In September 2007, 98.1 "re-launched" with a promotion called "Pay Your Bills" after being "dead" for several days prior, the dead term referring to being "dead serious about giving away free money." This was met with much fanfare on the air as they also launched a freshened image with new voice talent and jingles, the first change of its kind since the station's 2001 launch. The re-launch paid off as WHZT rocketed to the number one position in their highly competitive target demographic, according to the Fall 2007 Arbitron survey. On March 18, 2008, the station announced that "Pay Your Bills" would be returning.
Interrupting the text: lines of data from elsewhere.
[src/flat_wrapper.sv]
// flat-port wrapper written by rule: the top's interface ports become plain ports
module tbp_bucket_flat import tbp_pkg::*;
  (i_clk, i_rst_n, i_cfg_we, i_cfg_idx, i_cfg_data, i_valid, o_ready, i_data, o_anc, o_res_valid, o_res_allowed, o_res_outcome, o_res_tokens_before, o_res_tokens_after, o_res_refill_bytes, o_res_ready);
  tbp_res_if o_res_i ();
  input  logic i_clk;
  input  logic i_rst_n;
  input  logic i_cfg_we;
  input  logic [tbp_pkg::CFG_IDX_W-1:0] i_cfg_idx;
  input  logic [tbp_pkg::CFG_DATA_W-1:0] i_cfg_data;
  input  logic i_valid;
  output logic o_ready;
  input  tbp_pkg::t_div i_data;
  output tbp_pkg::t_anchor o_anc;
  output wire logic [$bits(o_res_i.valid)-1:0] o_res_valid;
  output wire logic [$bits(o_res_i.allowed)-1:0] o_res_allowed;
  output wire logic [$bits(o_res_i.outcome)-1:0] o_res_outcome;
  output wire logic [$bits(o_res_i.tokens_before)-1:0] o_res_tokens_before;
  output wire logic [$bits(o_res_i.tokens_after)-1:0] o_res_tokens_after;
  output wire logic [$bits(o_res_i.refill_bytes)-1:0] o_res_refill_bytes;
  input wire logic [$bits(o_res_i.ready)-1:0] o_res_ready;
  assign o_res_valid = o_res_i.valid;
  assign o_res_allowed = o_res_i.allowed;
  assign o_res_outcome = o_res_i.outcome;
  assign o_res_tokens_before = o_res_i.tokens_before;
  assign o_res_tokens_after = o_res_i.tokens_after;
  assign o_res_refill_bytes = o_res_i.refill_bytes;
  assign o_res_i.ready = o_res_ready;
  tbp_bucket u_core (.i_clk(i_clk), .i_rst_n(i_rst_n), .i_cfg_we(i_cfg_we), .i_cfg_idx(i_cfg_idx), .i_cfg_data(i_cfg_data), .i_valid(i_valid), .o_ready(o_ready), .i_data(i_data), .o_anc(o_anc), .o_res(o_res_i));
endmodule
[config.mk]
export PLATFORM = sky130hd
export DESIGN_NAME = tbp_bucket_flat
export DESIGN_NICKNAME = d
export VERILOG_FILES = /design/src/tbp_pkg.sv /design/src/tbp_if.sv /design/src/tbp_bucket.sv /design/src/flat_wrapper.sv
export VERILOG_INCLUDE_DIRS = /design/src /design/src/src
export SDC_FILE = /design/constraint.sdc
export NUM_CORES = 1
export LEC_CHECK = 0
export BUFFER_PORTS_ARGS = -buffer_cell sky130_fd_sc_hd__buf_4
export CAP_MARGIN = 20
export CELL_PAD_IN_SITES_DETAIL_PLACEMENT = 0
export CELL_PAD_IN_SITES_GLOBAL_PLACEMENT = 2
export CORE_MARGIN = 3
export CORE_UTILIZATION = 35
export CTS_CLUSTER_DIAMETER = 150
export DETAILED_ROUTE_END_ITERATION = 6
export PLACE_DENSITY = 0.9
export SETUP_SLACK_MARGIN = 0.2
export SLEW_MARGIN = 20
export SYNTH_ARGS = -nofsm -noshare
export SYNTH_HDL_FRONTEND = slang
export SYNTH_SLANG_ARGS = --single-unit
[constraint.sdc]
create_clock -name i_clk -period 20.4 [get_ports i_clk]
set_clock_uncertainty 0.2 [all_clocks]
set_input_delay 3.06 -clock i_clk [delete_from_list [all_inputs] [get_ports i_clk]]
set_output_delay 3.06 -clock i_clk [all_outputs]
set_load 0.03 [all_outputs]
On July 20, 2012, Cox Radio, Inc. announced the sale of WHZT and 22 other stations to SummitMedia LLC for $66.25 million. The sale was consummated on May 3, 2013.

Since the purchase of WHZT by SummitMedia, the station changed its slogan to "Carolina's Party Station", then to its current “The Hip Hop Station”. The station identifies as a hip hop station on air, but continues to report as a Rhythmic Contemporary station. Its primary competition is Urban translator "96.3 The Block" and CHR WFBC “B93.7”, both owned by Audacy.

==Signal and translator==
98.1 WHZT can be heard as far south and west as the northeastern suburbs of the Atlanta metro area, and as far east as the Spartanburg area. In parts of, and specifically east of the Spartanburg area, it becomes more difficult to receive WHZT due to interference from neighboring 97.9 WPEG in Charlotte. The station had a construction permit in 2006 to move its signal to an antenna closer to the metro in nearby Anderson, South Carolina. To improve its Spartanburg coverage, a translator of Hot 98.1 was added at 94.1 FM (W231BA) in late 2009, located in eastern Spartanburg county on the WRTH tower. The Hot 98.1 programming is fed via WJMZ-FM's HD2 signal.